> **Dataset**
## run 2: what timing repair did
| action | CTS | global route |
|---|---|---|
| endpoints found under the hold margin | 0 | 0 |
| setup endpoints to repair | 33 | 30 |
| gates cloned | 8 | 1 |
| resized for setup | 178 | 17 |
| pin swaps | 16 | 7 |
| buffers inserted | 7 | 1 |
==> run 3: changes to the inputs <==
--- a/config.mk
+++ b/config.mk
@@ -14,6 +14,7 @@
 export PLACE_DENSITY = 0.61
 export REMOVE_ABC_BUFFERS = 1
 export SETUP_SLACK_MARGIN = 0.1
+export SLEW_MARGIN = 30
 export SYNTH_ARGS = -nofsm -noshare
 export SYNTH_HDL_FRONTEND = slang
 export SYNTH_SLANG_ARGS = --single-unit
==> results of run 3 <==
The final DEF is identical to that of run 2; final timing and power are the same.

> **Task details**
Write out exactly the lines from the line holding "export SYNTH_SLANG_ARGS = --single-unit" through the last line of the data, and nothing besides those lines.

> **The answer**
 export SYNTH_SLANG_ARGS = --single-unit
==> results of run 3 <==
The final DEF is identical to that of run 2; final timing and power are the same.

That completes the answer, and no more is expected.